*RECORDS SHOWN*.
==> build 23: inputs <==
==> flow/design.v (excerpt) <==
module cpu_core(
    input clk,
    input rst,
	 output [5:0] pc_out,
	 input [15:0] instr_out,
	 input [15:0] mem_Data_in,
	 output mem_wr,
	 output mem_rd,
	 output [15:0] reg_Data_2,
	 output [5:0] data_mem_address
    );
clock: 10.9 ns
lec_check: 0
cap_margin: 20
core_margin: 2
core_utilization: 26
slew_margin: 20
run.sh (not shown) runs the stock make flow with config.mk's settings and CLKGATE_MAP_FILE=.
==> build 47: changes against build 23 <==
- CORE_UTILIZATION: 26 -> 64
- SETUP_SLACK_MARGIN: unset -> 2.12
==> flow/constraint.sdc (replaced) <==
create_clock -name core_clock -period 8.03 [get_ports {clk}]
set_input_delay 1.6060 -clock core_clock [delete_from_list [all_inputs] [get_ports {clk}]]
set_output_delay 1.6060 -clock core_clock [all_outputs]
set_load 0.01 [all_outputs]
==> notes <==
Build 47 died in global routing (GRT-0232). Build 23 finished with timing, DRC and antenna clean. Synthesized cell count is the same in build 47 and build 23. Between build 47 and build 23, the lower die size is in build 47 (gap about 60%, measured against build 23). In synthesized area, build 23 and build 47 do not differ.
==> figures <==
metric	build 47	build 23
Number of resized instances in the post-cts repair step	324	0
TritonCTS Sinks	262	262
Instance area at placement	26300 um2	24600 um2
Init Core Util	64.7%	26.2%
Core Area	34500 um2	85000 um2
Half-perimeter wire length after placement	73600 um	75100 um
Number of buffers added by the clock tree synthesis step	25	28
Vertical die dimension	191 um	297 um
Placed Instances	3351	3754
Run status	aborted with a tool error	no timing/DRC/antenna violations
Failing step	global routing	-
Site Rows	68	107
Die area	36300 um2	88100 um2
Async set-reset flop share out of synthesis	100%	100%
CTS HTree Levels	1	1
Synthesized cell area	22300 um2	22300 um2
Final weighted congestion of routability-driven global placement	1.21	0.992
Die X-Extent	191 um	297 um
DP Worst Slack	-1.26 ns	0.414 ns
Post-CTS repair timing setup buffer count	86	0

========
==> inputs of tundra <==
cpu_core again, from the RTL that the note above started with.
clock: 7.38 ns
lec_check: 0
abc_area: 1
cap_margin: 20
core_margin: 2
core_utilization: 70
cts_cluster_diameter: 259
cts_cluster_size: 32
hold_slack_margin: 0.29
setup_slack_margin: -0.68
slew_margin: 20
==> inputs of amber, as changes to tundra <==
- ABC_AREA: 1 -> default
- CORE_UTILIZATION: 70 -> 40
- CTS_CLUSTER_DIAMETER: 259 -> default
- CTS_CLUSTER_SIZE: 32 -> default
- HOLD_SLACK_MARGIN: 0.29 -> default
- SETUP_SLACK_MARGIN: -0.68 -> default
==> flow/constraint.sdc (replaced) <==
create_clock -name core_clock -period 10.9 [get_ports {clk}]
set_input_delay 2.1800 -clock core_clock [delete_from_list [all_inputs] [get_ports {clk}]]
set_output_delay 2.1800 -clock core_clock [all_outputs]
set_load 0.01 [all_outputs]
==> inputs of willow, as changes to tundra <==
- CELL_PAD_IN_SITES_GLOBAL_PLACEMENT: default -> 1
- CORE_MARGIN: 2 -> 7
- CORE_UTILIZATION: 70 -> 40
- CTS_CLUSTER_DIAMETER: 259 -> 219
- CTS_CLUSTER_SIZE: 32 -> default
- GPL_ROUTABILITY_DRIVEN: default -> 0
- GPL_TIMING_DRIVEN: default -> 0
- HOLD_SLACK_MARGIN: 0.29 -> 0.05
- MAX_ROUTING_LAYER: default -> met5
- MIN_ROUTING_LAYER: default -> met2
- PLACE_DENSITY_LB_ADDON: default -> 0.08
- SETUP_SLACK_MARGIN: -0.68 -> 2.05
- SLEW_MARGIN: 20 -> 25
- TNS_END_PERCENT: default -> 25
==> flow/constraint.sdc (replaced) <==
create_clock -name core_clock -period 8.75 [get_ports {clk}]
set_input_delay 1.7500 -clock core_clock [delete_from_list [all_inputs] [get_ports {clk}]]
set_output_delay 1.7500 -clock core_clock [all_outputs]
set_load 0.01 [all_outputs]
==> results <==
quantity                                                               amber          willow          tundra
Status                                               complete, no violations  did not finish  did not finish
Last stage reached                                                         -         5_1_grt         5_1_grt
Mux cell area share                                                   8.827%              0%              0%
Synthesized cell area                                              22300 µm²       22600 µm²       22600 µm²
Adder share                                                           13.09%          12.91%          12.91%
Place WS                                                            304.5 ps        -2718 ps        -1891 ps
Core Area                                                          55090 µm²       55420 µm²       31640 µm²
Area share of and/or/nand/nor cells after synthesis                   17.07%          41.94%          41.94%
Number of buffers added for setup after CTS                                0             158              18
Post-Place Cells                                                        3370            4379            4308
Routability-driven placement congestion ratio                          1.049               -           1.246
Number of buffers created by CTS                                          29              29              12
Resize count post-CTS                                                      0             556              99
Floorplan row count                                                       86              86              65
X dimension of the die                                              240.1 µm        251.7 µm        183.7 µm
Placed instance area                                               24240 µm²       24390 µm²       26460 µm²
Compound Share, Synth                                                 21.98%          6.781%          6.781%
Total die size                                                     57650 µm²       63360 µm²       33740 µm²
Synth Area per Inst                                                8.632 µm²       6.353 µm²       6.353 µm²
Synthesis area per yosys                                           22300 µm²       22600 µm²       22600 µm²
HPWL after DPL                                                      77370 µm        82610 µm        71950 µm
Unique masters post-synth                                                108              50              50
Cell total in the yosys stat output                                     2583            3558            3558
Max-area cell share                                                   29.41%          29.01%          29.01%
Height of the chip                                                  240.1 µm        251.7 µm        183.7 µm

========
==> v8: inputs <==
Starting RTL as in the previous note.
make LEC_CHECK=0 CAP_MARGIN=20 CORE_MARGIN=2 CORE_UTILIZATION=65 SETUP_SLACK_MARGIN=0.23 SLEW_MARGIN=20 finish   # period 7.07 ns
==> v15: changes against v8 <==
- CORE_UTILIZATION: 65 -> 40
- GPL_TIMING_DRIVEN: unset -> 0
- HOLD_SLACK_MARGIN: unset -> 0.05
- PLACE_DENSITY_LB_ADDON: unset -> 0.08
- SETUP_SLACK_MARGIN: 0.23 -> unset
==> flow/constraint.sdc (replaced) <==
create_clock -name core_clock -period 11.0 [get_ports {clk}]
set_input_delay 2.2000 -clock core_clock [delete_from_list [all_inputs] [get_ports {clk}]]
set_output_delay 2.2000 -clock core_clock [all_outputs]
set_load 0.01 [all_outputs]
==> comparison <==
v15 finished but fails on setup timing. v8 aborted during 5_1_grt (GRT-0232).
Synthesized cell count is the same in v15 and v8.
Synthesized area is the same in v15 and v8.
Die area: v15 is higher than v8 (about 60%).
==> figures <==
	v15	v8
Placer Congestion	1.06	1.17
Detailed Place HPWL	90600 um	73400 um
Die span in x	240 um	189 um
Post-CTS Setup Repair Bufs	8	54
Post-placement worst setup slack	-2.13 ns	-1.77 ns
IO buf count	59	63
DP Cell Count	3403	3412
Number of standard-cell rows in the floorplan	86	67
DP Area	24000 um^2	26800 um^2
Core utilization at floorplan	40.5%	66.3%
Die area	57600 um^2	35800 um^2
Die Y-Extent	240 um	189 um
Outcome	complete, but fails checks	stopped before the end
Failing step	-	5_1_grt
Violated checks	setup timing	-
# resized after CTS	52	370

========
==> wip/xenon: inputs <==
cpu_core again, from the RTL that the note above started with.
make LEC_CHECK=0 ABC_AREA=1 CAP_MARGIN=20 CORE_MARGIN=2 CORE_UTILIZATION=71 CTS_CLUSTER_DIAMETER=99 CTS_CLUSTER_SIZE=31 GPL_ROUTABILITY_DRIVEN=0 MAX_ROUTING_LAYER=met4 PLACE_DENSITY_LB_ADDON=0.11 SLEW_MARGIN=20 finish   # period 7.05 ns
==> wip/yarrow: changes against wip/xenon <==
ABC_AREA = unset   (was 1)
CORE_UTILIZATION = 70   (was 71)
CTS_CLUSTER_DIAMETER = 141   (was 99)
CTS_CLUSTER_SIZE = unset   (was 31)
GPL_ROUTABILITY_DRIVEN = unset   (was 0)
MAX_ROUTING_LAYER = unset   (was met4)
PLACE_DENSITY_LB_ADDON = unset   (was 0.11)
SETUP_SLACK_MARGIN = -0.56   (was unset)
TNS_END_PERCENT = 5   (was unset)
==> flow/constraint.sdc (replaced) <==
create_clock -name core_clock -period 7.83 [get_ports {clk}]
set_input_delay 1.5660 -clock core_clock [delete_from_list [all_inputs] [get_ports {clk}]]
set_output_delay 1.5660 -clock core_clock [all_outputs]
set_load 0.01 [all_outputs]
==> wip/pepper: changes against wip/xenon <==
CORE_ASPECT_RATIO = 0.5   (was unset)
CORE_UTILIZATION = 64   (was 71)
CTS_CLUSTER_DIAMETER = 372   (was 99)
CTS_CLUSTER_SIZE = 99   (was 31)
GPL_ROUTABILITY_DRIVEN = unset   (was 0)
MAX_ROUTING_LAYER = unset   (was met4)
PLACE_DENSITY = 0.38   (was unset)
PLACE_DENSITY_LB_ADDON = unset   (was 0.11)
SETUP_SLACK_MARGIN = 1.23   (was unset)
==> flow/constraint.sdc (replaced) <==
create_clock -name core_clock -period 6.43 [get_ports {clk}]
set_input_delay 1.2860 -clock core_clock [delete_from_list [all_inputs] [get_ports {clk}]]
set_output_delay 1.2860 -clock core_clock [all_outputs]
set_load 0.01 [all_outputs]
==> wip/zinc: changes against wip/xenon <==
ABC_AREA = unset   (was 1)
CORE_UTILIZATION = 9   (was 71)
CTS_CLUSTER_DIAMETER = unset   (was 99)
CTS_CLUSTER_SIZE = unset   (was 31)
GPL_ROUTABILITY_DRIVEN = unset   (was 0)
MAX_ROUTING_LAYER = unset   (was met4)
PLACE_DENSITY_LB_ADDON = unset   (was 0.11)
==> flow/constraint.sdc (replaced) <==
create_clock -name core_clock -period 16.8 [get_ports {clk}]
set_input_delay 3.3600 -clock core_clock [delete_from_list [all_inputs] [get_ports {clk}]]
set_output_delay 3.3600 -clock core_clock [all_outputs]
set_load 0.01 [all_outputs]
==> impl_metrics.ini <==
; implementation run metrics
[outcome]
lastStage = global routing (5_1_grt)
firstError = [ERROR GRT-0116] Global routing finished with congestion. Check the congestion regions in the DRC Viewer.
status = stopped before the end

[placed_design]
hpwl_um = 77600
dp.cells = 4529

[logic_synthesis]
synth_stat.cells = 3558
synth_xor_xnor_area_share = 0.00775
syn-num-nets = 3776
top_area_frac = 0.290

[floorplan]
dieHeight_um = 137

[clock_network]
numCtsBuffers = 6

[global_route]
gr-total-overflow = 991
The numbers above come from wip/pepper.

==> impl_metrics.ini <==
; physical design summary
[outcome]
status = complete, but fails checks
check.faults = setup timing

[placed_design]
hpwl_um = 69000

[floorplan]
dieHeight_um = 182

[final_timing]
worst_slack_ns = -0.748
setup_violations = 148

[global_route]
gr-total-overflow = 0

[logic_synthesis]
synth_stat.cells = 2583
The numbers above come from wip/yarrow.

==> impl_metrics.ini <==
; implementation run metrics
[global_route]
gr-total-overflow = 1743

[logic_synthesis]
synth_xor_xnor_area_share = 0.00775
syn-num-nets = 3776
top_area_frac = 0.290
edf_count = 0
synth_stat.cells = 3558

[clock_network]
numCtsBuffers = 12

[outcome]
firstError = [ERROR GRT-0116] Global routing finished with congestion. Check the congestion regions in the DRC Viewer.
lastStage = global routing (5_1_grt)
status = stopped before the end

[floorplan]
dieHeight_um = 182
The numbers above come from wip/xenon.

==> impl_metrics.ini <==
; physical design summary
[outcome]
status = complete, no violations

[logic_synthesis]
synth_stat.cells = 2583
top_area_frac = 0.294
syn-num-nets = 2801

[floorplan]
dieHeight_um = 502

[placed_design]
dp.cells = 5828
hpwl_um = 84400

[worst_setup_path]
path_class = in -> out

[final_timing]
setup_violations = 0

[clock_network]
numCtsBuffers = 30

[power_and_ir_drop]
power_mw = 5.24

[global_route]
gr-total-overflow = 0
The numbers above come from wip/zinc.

*EXERCISE PROMPT*. Take the lines above from the one containing "set_output_delay 1.6060 -clock" to the one containing "inputs of tundra" and retype them exactly, both ends included, with nothing added.

*THE COMPLETED TASK*.
set_output_delay 1.6060 -clock core_clock [all_outputs]
set_load 0.01 [all_outputs]
==> notes <==
Build 47 died in global routing (GRT-0232). Build 23 finished with timing, DRC and antenna clean. Synthesized cell count is the same in build 47 and build 23. Between build 47 and build 23, the lower die size is in build 47 (gap about 60%, measured against build 23). In synthesized area, build 23 and build 47 do not differ.
==> figures <==
metric	build 47	build 23
Number of resized instances in the post-cts repair step	324	0
TritonCTS Sinks	262	262
Instance area at placement	26300 um2	24600 um2
Init Core Util	64.7%	26.2%
Core Area	34500 um2	85000 um2
Half-perimeter wire length after placement	73600 um	75100 um
Number of buffers added by the clock tree synthesis step	25	28
Vertical die dimension	191 um	297 um
Placed Instances	3351	3754
Run status	aborted with a tool error	no timing/DRC/antenna violations
Failing step	global routing	-
Site Rows	68	107
Die area	36300 um2	88100 um2
Async set-reset flop share out of synthesis	100%	100%
CTS HTree Levels	1	1
Synthesized cell area	22300 um2	22300 um2
Final weighted congestion of routability-driven global placement	1.21	0.992
Die X-Extent	191 um	297 um
DP Worst Slack	-1.26 ns	0.414 ns
Post-CTS repair timing setup buffer count	86	0

========
==> inputs of tundra <==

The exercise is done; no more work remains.